=== WHAT TO DO ===
The answer must consist of each line below that contains the word "compound", copied in full.

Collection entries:
-*-*-
## config.mk

```make
export PLATFORM = sky130hd
export DESIGN_NAME = gpio_pad_ctrl
export DESIGN_NICKNAME = d
export VERILOG_FILES = /design/src/rtl/gpio_pad_ctrl_pkg.sv /design/src/rtl/gpio_pad_filter.sv /design/src/rtl/gpio_pad_ctrl.sv
export SDC_FILE = /design/constraint.sdc
export NUM_CORES = 1
export LEC_CHECK = 0
export CORE_UTILIZATION = 45
export CTS_CLUSTER_DIAMETER = 40
export DETAILED_ROUTE_END_ITERATION = 8
export PLACE_DENSITY_LB_ADDON = 0.25
export SLEW_MARGIN = 20
export SYNTH_ARGS = -nofsm -noshare
export SYNTH_HDL_FRONTEND = slang
export SYNTH_HIERARCHICAL = 1
export SYNTH_SLANG_ARGS = --single-unit
```

## constraint.sdc

```tcl
create_clock -name clk_i -period 5.7 [get_ports clk_i]
set_clock_uncertainty 0.1 [all_clocks]
set_input_delay 1.425 -clock clk_i [delete_from_list [all_inputs] [get_ports clk_i]]
set_output_delay 1.425 -clock clk_i [all_outputs]
set_load 0.05 [all_outputs]
```

## src/rtl/gpio_pad_ctrl_pkg.sv

```systemverilog
`default_nettype none
// ============================================================================
// Module      : gpio_pad_ctrl_pkg
// Description : Shared types and default sizes for the GPIO pad controller.
// Revision    : 1.0 - initial release
// ============================================================================
package gpio_pad_ctrl_pkg;

    localparam int c_DEF_GPIO_NUM = 8;
    localparam int c_DEF_DB_WIDTH = 8;

    typedef enum logic [1:0] {
        IRQ_RISE  = 2'b00,
        IRQ_FALL  = 2'b01,
        IRQ_BOTH  = 2'b10,
        IRQ_LEVEL = 2'b11
    } irq_type_e;

endpackage
`default_nettype wire

```

## src/rtl/gpio_pad_filter.sv

```systemverilog
`default_nettype none
// ============================================================================
// Module      : gpio_pad_filter
// Description : Single-pin receive path: 2-flop sync, debounce, event decode.
// Revision    : 1.0 - initial release
// ============================================================================
module gpio_pad_filter
    import gpio_pad_ctrl_pkg::*;
#(
    parameter int DB_WIDTH = c_DEF_DB_WIDTH
) (
    input  logic                clk,
    input  logic                rst,
    input  logic                i_pad,
    input  logic [DB_WIDTH-1:0] i_thr,
    input  logic [1:0]          i_type,
    output logic                o_filt,
    output logic                o_event
);

    localparam logic [DB_WIDTH-1:0] c_ONE = {{(DB_WIDTH-1){1'b0}}, 1'b1};

    logic                r_sync1;
    logic                r_sync2;
    logic                r_filt;
    logic                r_filt_q;
    logic [DB_WIDTH-1:0] r_cnt;
    logic [DB_WIDTH-1:0] w_lim;
    irq_type_e           w_type;

    // A threshold of 0 behaves like 1: the filtered value follows one edge later.
    always_comb begin
        w_lim = (i_thr == '0) ? '0 : (i_thr - c_ONE);
    end

    always_ff @(posedge clk) begin
        if (rst) begin
            r_sync1  <= 1'b0;
            r_sync2  <= 1'b0;
            r_filt   <= 1'b0;
            r_filt_q <= 1'b0;
            r_cnt    <= '0;
        end else begin
            r_sync1  <= i_pad;
            r_sync2  <= r_sync1;
            r_filt_q <= r_filt;
            if (r_sync2 == r_filt) begin
                r_cnt <= '0;
            end else if (r_cnt >= w_lim) begin
                r_filt <= r_sync2;
                r_cnt  <= '0;
            end else begin
                r_cnt <= r_cnt + c_ONE;
            end
        end
    end

    always_comb begin
        w_type  = irq_type_e'(i_type);
        o_event = 1'b0;
        case (w_type)
            IRQ_RISE:  o_event = r_filt & ~r_filt_q;
            IRQ_FALL:  o_event = ~r_filt & r_filt_q;
            IRQ_BOTH:  o_event = r_filt ^ r_filt_q;
            IRQ_LEVEL: o_event = r_filt;
            default:   o_event = 1'b0;
        endcase
    end

    assign o_filt = r_filt;

endmodule
`default_nettype wire

```

## src/rtl/gpio_pad_ctrl.sv

```systemverilog
`default_nettype none
// ============================================================================
// Module      : gpio_pad_ctrl
// Description : Pad-ring driver/receiver with debounce and sticky interrupts.
// Revision    : 1.0 - initial release
// ============================================================================
module gpio_pad_ctrl
    import gpio_pad_ctrl_pkg::*;
#(
    parameter int GPIO_NUM = c_DEF_GPIO_NUM,
    parameter int DB_WIDTH = c_DEF_DB_WIDTH
) (
    input  logic                  clk_i,
    input  logic                  rst_i,
    input  logic [GPIO_NUM-1:0]   dir_i,
    input  logic [GPIO_NUM-1:0]   out_i,
    input  logic [GPIO_NUM-1:0]   pu_en_i,
    input  logic [DB_WIDTH-1:0]   db_thr_i,
    input  logic [GPIO_NUM-1:0]   irq_en_i,
    input  logic [2*GPIO_NUM-1:0] irq_type_i,
    input  logic [GPIO_NUM-1:0]   irq_clr_i,
    input  logic [GPIO_NUM-1:0]   pad_c_i,
    output logic [GPIO_NUM-1:0]   pad_i_o,
    output logic [GPIO_NUM-1:0]   pad_oen_o,
    output logic [GPIO_NUM-1:0]   pad_ren_o,
    output logic [GPIO_NUM-1:0]   in_o,
    output logic [GPIO_NUM-1:0]   irq_pend_o,
    output logic                  irq_o
);

    logic [GPIO_NUM-1:0] r_pad_i;
    logic [GPIO_NUM-1:0] r_pad_oen;
    logic [GPIO_NUM-1:0] r_pad_ren;
    logic [GPIO_NUM-1:0] r_pend;
    logic [GPIO_NUM-1:0] w_filt;
    logic [GPIO_NUM-1:0] w_event;

    generate
        for (genvar g = 0; g < GPIO_NUM; g++) begin : g_pin
            gpio_pad_filter #(
                .DB_WIDTH (DB_WIDTH)
            ) u_filter (
                .clk     (clk_i),
                .rst     (rst_i),
                .i_pad   (pad_c_i[g]),
                .i_thr   (db_thr_i),
                .i_type  (irq_type_i[2*g +: 2]),
                .o_filt  (w_filt[g]),
                .o_event (w_event[g])
            );
        end
    endgenerate

    // Pulls default on so undriven pads do not float out of reset.
    always_ff @(posedge clk_i) begin
        if (rst_i) begin
            r_pad_i   <= '0;
            r_pad_oen <= '1;
            r_pad_ren <= '0;
            r_pend    <= '0;
        end else begin
            r_pad_i   <= out_i;
            r_pad_oen <= ~dir_i;
            r_pad_ren <= ~pu_en_i;
            r_pend    <= (r_pend & ~irq_clr_i) | (irq_en_i & w_event);
        end
    end

    assign pad_i_o    = r_pad_i;
    assign pad_oen_o  = r_pad_oen;
    assign pad_ren_o  = r_pad_ren;
    assign in_o       = w_filt;
    assign irq_pend_o = r_pend;
    assign irq_o      = |r_pend;

endmodule
`default_nettype wire

```

* Yosys cells after proc, flatten, opt, wreduce, memory -nomap -nowiden
Cells that the tools add are included.
** Storage, ports and cells
- Input port bits :: 74
- Flip-flop bits (word level) :: 128
- Output and inout port bits :: 41
- Logic and storage cells :: 182
** Operators by class
- Equal/unequal tests :: 32
- Reductions and logical operators :: 26
- Add/subtract/negate cells :: 9
- Order comparisons :: 8
- Mux-type cells :: 9
- Bitwise gates (word level) :: 54
** Operator list (count)
- $add 8x1->8 const B :: 8
- $ge 8x8->1 :: 8
- $eq 2x2->1 const B :: 16
- $pmux 1 s4 :: 8
- $not 1->1 :: 24
- $not 8->8 :: 3
- $reduce_or 3->1 :: 8
- $and 1x1->1 :: 16
- $and 8x8->8 :: 2
- $eq 2x1->1 const B :: 8
- $logic_not 2->1 :: 8
- $reduce_and 2->1 :: 8
- $eq 1x1->1 :: 8
- $logic_not 8->1 :: 1
- $mux 8 :: 1
- $or 8x8->8 :: 1
- $reduce_or 8->1 :: 1
- $sub 8x1->8 const B :: 1
- $xor 1x1->1 :: 8

* Longest topological paths before layout
- Depth in word-level cells :: 5
- Depth in mapped cells :: 11
- Mapped depth without buffers :: 11

* Cells and area by module
The synthesis kept the hierarchy.
** Modules (own cells, without submodules)
- gpio_pad_filter (g_pin[1].u_filter ...) :: times used 5, sequential area each 240.2 um2, area an instance 817.0 um2, cells an instance 95
- gpio_pad_filter (g_pin[0].u_filter ...) :: times used 2, sequential area each 240.2 um2, area an instance 847.1 um2, cells an instance 93
- gpio_pad_ctrl :: times used 1, sequential area each 640.6 um2, area an instance 927.1 um2, cells an instance 86
- gpio_pad_filter (g_pin[3].u_filter) :: times used 1, sequential area each 240.2 um2, area an instance 858.3 um2, cells an instance 93

* Least setup slack after synthesis
OpenSTA, ideal clock, no wires.
- Path kind :: input to register
- From :: input db_thr_i[3]
- To :: register g_pin[1].u_filter.r_filt
- Data arrival time :: 3.965 ns
- Slack :: 1.515 ns
- Setup time :: 0.121 ns
- Buffers on the path :: 0
- Cell stages on the path :: 9
- Required time :: 5.479 ns
- Path through :: or3_1 or3_1 or3b_4 and2_4 ha_1 nand2b_1 a2111oi_0 o21ai_0 mux2_2
** Between the ends
- Word-level cells in the longest chain between the ends :: 4
- Elaborated cells between the ends (all ways) :: 5
- Those cells by class :: 1 x add/sub; 1 x order compare; 1 x mux; 2 x reduce/logical
** RTL lines
- from (decl) :: line gpio_pad_ctrl.sv:18 : input logic [DB_WIDTH-1:0] db_thr_i,
- $sub 8x1->8 / $logic_not 8->1 (equally long branches) :: line gpio_pad_filter.sv:33 : w_lim = (i_thr == '0) ? '0 : (i_thr - c_ONE);
- $mux 8 * :: line gpio_pad_filter.sv:33
- $ge 8x8->1 * :: line gpio_pad_filter.sv:49 : end else if (r_cnt >= w_lim) begin
- $reduce_and 2->1 (no line) *
- to (signal assigned) :: line gpio_pad_filter.sv:50 : r_filt <= r_sync2;
- to (decl) :: line gpio_pad_filter.sv:25 : logic r_filt;
Every way passes the cells marked *; elsewhere a longest branch is shown, timed or not.
A chain may end at the register's enable or synchronous reset.

* Worst setup path in the final report
- From :: input db_thr_i[3]
- To :: register g_pin[1].u_filter.r_cnt[1]
** Between the ends
- Word-level cells in the longest chain between the ends :: 4
- Elaborated cells between the ends (all ways) :: 5
- Those cells by class :: 1 x add/sub; 1 x order compare; 1 x mux; 2 x reduce/logical
** RTL lines
- $sub 8x1->8 / $logic_not 8->1 (equally long branches) :: line gpio_pad_filter.sv:33
- $mux 8 * :: line gpio_pad_filter.sv:33
- $ge 8x8->1 * :: line gpio_pad_filter.sv:49
- $reduce_or 3->1 (no line) *
- to (signal assigned) :: line gpio_pad_filter.sv:53 : r_cnt <= r_cnt + c_ONE;
- to (decl) :: line gpio_pad_filter.sv:27 : logic [DB_WIDTH-1:0] r_cnt;
Marked as above.

==> reports/qor.csv <==
stage;metric;value;unit
finish;area_growth;27.39;%
logic_synthesis;avgSynthCellArea;9.006;um^2
global_routing;grt_start_max_net_pins;41;
sta;grt_setup_unrepaired;false;
logic_synthesis;synth.top_cell.area_share;33.87;%
routing;drc;0;
logic_synthesis;ys_seq_elements;128;
placement;place.gp.congestion;0.8009;
flow_run;drv_cap;0;
logic_synthesis;syn_inst;840;
outcome;status;finished, final reports clean;
clock_network;numCtsBuffers;17;
global_routing;overflow;0;
setup_path;crit_path_start;db_thr_i[3];
clock_network;clock_sinks;128;
setup_path;critical_path_class;in2reg;
hold_path;holdCritStartpoint;g_pin[3].u_filter/r_sync1;
setup_path;regToRegSetupSlack;3.52;ns
setup_path;r2r-start;g_pin[1].u_filter/r_cnt[0];
setup_path;r2r-end;g_pin[1].u_filter/r_cnt[1];
sta;hold_viol;0;
global_routing;use_met3;4.437;%
sta;min_period;4.869;ns
global_routing;grt_pass1_vias;5832;
clock_network;root_buffer;clkbuf_16;
hold_path;min_to;g_pin[3].u_filter/r_sync2;
power_and_ir_drop;cellLeakagePower;3.893;nW
clock_network;clock_tree.buffer_depth;2;
clock_network;post-cts-setup-buffers;0;
logic_synthesis;synth_cell_type_count;41;
die;pin_count;115;
placement;portBuffers;114;
sta;setup_viol;0;
die;coreArea;0.01652;mm^2
clock_network;path_clk_slew;0.05;ns
clock_network;cts_resized;0;
finish;finalNetCount;1152;
finish;drive_above_1_share;8.241;%
global_routing;antenna_found_initial;0;
logic_synthesis;synth_edf_count;0;
die;die_y;131.7;um
logic_synthesis;synth_flop_cell;dfxtp_1;
routing;route.detailed.wl_per_inst;12.69;um
sta;fin_tns_setup;0;ns
power_and_ir_drop;ir_worst_vdd;0.2040;mV
clock_network;hold_buffers;0;
routing;drt_iter0_markers;373;
setup_path;arrival;5.10;ns
sta;tightest_slew;0.7838;ns
setup_path;crit_required;5.93;ns
clock_network;htreeDepth;4;
logic_synthesis;syn_area;0.007565;mm^2
routing;via_count;5910;
routing;drt-pass1-iter-count;7;
finish;antenna_cells;0;
die;fp.dieArea;0.01733;mm^2
sta;max_slew_margin;47.58;%
routing;vias_per_cell;4.864;
sta;fmax;205.4;MHz
logic_synthesis;synthTopCellsByArea;dfxtp_1, ha_1, nor2_1, xnor2_1, xor2_1;
power_and_ir_drop;power;0.002276;W
clock_network;clock_latency;0.41;ns
setup_path;r2r_cells;6;
die;start_util;45.78;%
routing;totalWireLength;15420;um
global_routing;grt_use_met1;23.08;%
setup_path;worstPathMaxFanout;13;
global_routing;top_usage_layer;met2;
hold_path;min_path_type;reg2reg;
logic_synthesis;async_flop_share;0;%
sta;final_max_slew_viol_count;0;
placement;hpwl;11420;um
logic_synthesis;synth_top_area_cell;dfxtp_1;
logic_synthesis;synth_seq_area_share;33.87;%
logic_synthesis;synth.yosys.warnings;6;
global_routing;grt_pass1_wl;26450;um
logic_synthesis;netlist_top_cells_count;dfxtp_1, nor2_1, ha_1;
setup_path;worst_setup_path_end_kind;flop;
logic_synthesis;yosysMostFrequentCell;dfxtp_1;
die;die_w;131.7;um
setup_path;crit_path_start_kind;primary input;
logic_synthesis;synth.net_count;1010;
power_and_ir_drop;power_density;236.2;mW/mm^2
global_routing;grtUsageMet2;32.01;%
routing;final_antenna_net_count;0;
clock_network;cts_tree;yes;
sta;period_share;85.41;%
hold_path;hold_path_depth;1;
die;rows;47;
global_routing;grtUsageTotal;18.88;%
==> cells by family after synthesis <==
family,after synthesis,synth area share (%)
xor+xnor,85,9.841
flops,128,33.87
simple gates,363,23.92
buf+inv,64,3.291
fa+ha+maj,96,15.88
mux,29,5.441
compound gates,75,7.757
==> report_power, final <==
| group | internal, W | leakage (nW) | switching (W) |
|---|---|---|---|
| Sequential | 0.000912 | 1.04 | 0.00000625 |
| Combinational | 0.000135 | 2.57 | 0.000142 |
| Clock | 0.000697 | 0.280 | 0.000384 |
==> layer usage <==
metal | wire [um] | share of wire [%]
met5 | 0 | 0
met4 | 250 | 1.6
met2 | 7121 | 46
met1 | 7410 | 48
met3 | 641 | 4.2
==> critical path, stage by stage <==
cell and delay, ns:
clkdlybuf4s50_1 0.69, or3_1 0.50, or3_1 0.33, or3b_4 0.44
and2_4 0.17, ha_1 0.25, nand2b_1 0.13, a2111oi_0 0.55
o211ai_1 0.40, nor2_1 0.20
==> worst max-delay path by stage <==
stage,to,slack [ns],cells after the start
floorplan,g_pin[1].u_filter/o_filt,1.51,9
global placement,g_pin[6].u_filter/r_cnt[7],0.49,11
detailed placement,g_pin[1].u_filter/r_cnt[2],0.39,10
CTS,g_pin[1].u_filter/r_cnt[1],0.80,10
global route,g_pin[1].u_filter/r_cnt[1],0.50,10
finish,g_pin[1].u_filter/r_cnt[1],0.83,10
==> area by class of cell <==
class	count	area [um^2]
Inverter	61	229.0
Clock inverter	10	136.4
Sequential cell	128	2562
Clock buffer	22	454.2
Tap cell	220	275.3
Multi-Input combinational cell	648	4753
Timing Repair Buffer	126	1226
Fill cell	1473	6888
==> metrics by stage <==
step	area [um^2]	setup slack [ns]	util, %	std cells	hold slack [ns]
after floorplan	7565	1.515	-	840	0.3138
final	9637	0.8314	58.32	1215	0.3338
after detailed placement	9046	0.3884	54.74	1183	0.3227
after global placement	9046	0.4904	54.74	1183	0.3163
after global routing	9637	0.4980	58.32	1215	0.3453
after CTS	9637	0.8018	58.32	1215	0.3350
==> state kept, by name (all words and copies together), names as in the netlist <==
| signal | count |
|---|---|
| g_pin.u_filter/o_filt | 8 |
| pad_oen_o | 8 |
| g_pin.u_filter/r_filt_q | 8 |
| irq_pend_o | 8 |
| pad_ren_o | 8 |
| g_pin.u_filter/r_sync1 | 8 |
| g_pin.u_filter/r_sync2 | 8 |
| pad_i_o | 8 |
| g_pin.u_filter/r_cnt | 64 |
==> cell usage in the layout (no fill, tap or decap), drive strengths merged, types with 4 or more instances in the layout <==
| cell type | instances |
|---|---|
| or3 | 13 |
| inv | 61 |
| clkinv | 4 |
| nor2b | 45 |
| a211o | 5 |
| ha | 96 |
| nor3 | 34 |
| and2 | 8 |
| clkdlybuf4s50 | 113 |
| nor2 | 115 |
| o211ai | 5 |
| buf | 13 |
| mux2 | 8 |
| nand2 | 75 |
| and3 | 8 |
| xnor2 | 48 |
| mux2i | 13 |
| or3b | 5 |
| nand2b | 32 |
| nand3 | 16 |
| xor2 | 37 |
| a21oi | 27 |
| o21ai | 13 |
| a2111oi | 8 |
| o21a | 11 |
| clkbuf | 22 |
| dfxtp | 128 |
| mux4 | 8 |
Power figures use the tool's default switching activity.
==> RTL edit (same flow settings) <==
Set the package constant `c_DEF_DB_WIDTH` to 12 (it was 8).
--- a/src/rtl/gpio_pad_ctrl_pkg.sv
+++ b/src/rtl/gpio_pad_ctrl_pkg.sv
@@ -8,5 +8,5 @@
 
     localparam int c_DEF_GPIO_NUM = 8;
-    localparam int c_DEF_DB_WIDTH = 8;
+    localparam int c_DEF_DB_WIDTH = 12;
 
     typedef enum logic [1:0] {
Interface: changed (resized db_thr_i); port bits go from 115 to 119. The function was not compared with the original's and may differ.
==> RTL edit against the original RTL <==
Routed wire length is 51% higher; worst setup slack worse by 0.16 ns; final cell count grew 39%; global-route usage grew 1.4 points; hold slack better by 0.0031 ns; sequential cell count up 32; total power is 18% higher; sequential share of layout area is 1.3 points lower; synthesized area increased by 39%; design area rose by 32%; critical path type unchanged; critical endpoint is now g_pin[2].u_filter/r_cnt[7].
==> RTL edit: results (changes against the original RTL) <==
setup_path:
  rrSetupSlack_ns: 3.30  # -0.22 ns
  rr_worst_depth: 7  # +1
  crit_arrival_ns: 5.20  # +0.10 ns
  worstPathMaxFanout: 28  # +15
  timing.critical_path.from: "db_thr_i[6]"
  r2r_end: "g_pin[0].u_filter/r_cnt[4]"
power:
  power_frac_clock: 0.452  # -0.023
  switching_power_mw: 0.701  # +32%
  peakVddDrop_mv: 0.168  # -18%
  comb_power_share: 0.125  # +0.003
  power_mw: 2.69  # +18%
  p_leak_nw: 5.44  # +40%
placement:
  io_buffers: 118  # +3.5%
  placed_cells: 1651  # +40%
  hpwl_mm: 17.6  # +54%
  place_congestion: 0.801  # about the same
routing:
  dr_total_vias: 8478  # +43%
  wirelength_mm: 23.3  # +51%
  drt-initial-drc-count: 408  # +9.4%
  met2WireLength_mm: 10.6  # +48%
  dr.pass1.iters: 4  # -3
  highest_layer: "met5"
  via_per_inst: 5.04  # +3.6%
  wl_met1_mm: 11.6  # +56%
global_route:
  grt_max_degree: 44  # +7.3%
  met1_usage: 0.266  # +0.0354
  grt_pass1_wl_mm: 39.4  # +49%
  antenna_found_initial: 1  # +1
  grt_pass1_vias: 8344  # +43%
  grt_usage: 0.202  # +0.0135
yosys:
  synth-main-ff-cell: "dfxtp_1"
  ys_top_cells_by_area: "dfxtp_1 (31%), ha_1 (16%), xor2_1 (8.3%)"
  syn_inst: 1218  # +45%
  synth_common_cells: "nand2_1 (171), dfxtp_1 (160), nor2_1 (160)"
  yosysSeqAreaShare: 0.305  # -0.0337
run_status:
  status: "complete, no violations"
layout:
  final_nets: 1571  # +36%
  largest_reg_flops: 96  # +50%
  fillers: 2074  # +41%
clock_network:
  clkTransAtPathRegs_ns: 0.07  # +0.02 ns
min_path:
  holdPathEnd: "g_pin[0].u_filter/r_sync2"
  hp-start: "g_pin[0].u_filter/r_sync1"
sta:
  max_slew_margin: 0.374  # -0.102
[RTL edit: kinds of logic after synthesis]
family | after synthesis | synth area share
flops | 160 | 0.305
compound gates | 90 | 0.0550
simple gates | 581 | 0.286
fa+ha+maj | 136 | 0.162
xor+xnor | 156 | 0.130
mux | 16 | 0.0257
buf+inv | 79 | 0.0357
[RTL edit: how the worst max path moves through the flow]
stage                                              to  slack [ns]
after floorplan           g_pin[0].u_filter/r_cnt[10]        1.11
after global placement       g_pin[0].u_filter/o_filt        0.29
after detailed placement   g_pin[2].u_filter/r_cnt[7]        0.19
after CTS                  g_pin[2].u_filter/r_cnt[7]        0.64
after global routing      g_pin[2].u_filter/r_cnt[11]        0.31
final                      g_pin[2].u_filter/r_cnt[7]        0.68
[RTL edit: area by class of cell]
type                       count  area share
clock buffer                  18      0.0338
clock inverter                14      0.0149
inverter                      60      0.0177
multi-input combinational    979       0.546
sequential                   160       0.252
tap                          313      0.0309
timing repair buffer         139       0.105
[RTL edit: worst max-delay path: stages]
cell and delay (ns):
clkdlybuf4s50_1 0.58, buf_4 0.34, or4_4 0.54, nor3_4 0.16, nand4b_2 0.27, and2_4 0.25
ha_1 0.26, nand2b_1 0.09, a2111oi_0 0.09, o31a_1 0.33, o211ai_1 0.74, nor2_1 0.13
[RTL edit: stage by stage]
step	worst slack, ns	instance area [um^2]	hold WS, ns	utilization
finish	0.675	12700	0.337	0.557
floorplan	1.11	10500	0.314	-
CTS	0.642	12700	0.341	0.557
detailed placement	0.191	12100	0.324	0.530
global placement	0.292	12100	0.316	0.530
global route	0.310	12700	0.354	0.557
**config.mk**
```make
export PLATFORM = sky130hd
export DESIGN_NAME = function_unit_cmd_sequencer
export DESIGN_NICKNAME = d
export VERILOG_FILES = /design/src/rtl/function_unit_pkg.sv /design/src/rtl/function_unit_rr_arb.sv /design/src/rtl/function_unit_cmd_sequencer.sv
export SDC_FILE = /design/constraint.sdc
export NUM_CORES = 1
export LEC_CHECK = 0
export BUFFER_PORTS_ARGS = -buffer_cell sky130_fd_sc_hd__buf_4
export CORE_UTILIZATION = 56
export CTS_BUF_LIST = sky130_fd_sc_hd__clkbuf_8
export DETAILED_ROUTE_END_ITERATION = 6
export PLACE_DENSITY_LB_ADDON = 0.05
export SLEW_MARGIN = 20
export SYNTH_ARGS = -nofsm -noshare
export SYNTH_HDL_FRONTEND = slang
export SYNTH_HIERARCHICAL = 1
export SYNTH_SLANG_ARGS = --single-unit
```
**constraint.sdc**
```tcl
create_clock -name clk -period 4.9 [get_ports clk]
set_input_delay 0.245 -clock clk [delete_from_list [all_inputs] [get_ports clk]]
set_output_delay 0.245 -clock clk [all_outputs]
set_load 0.01 [all_outputs]
```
-*-*-
=== TASK OUTPUT ===
compound gates,75,7.757
compound gates | 90 | 0.0550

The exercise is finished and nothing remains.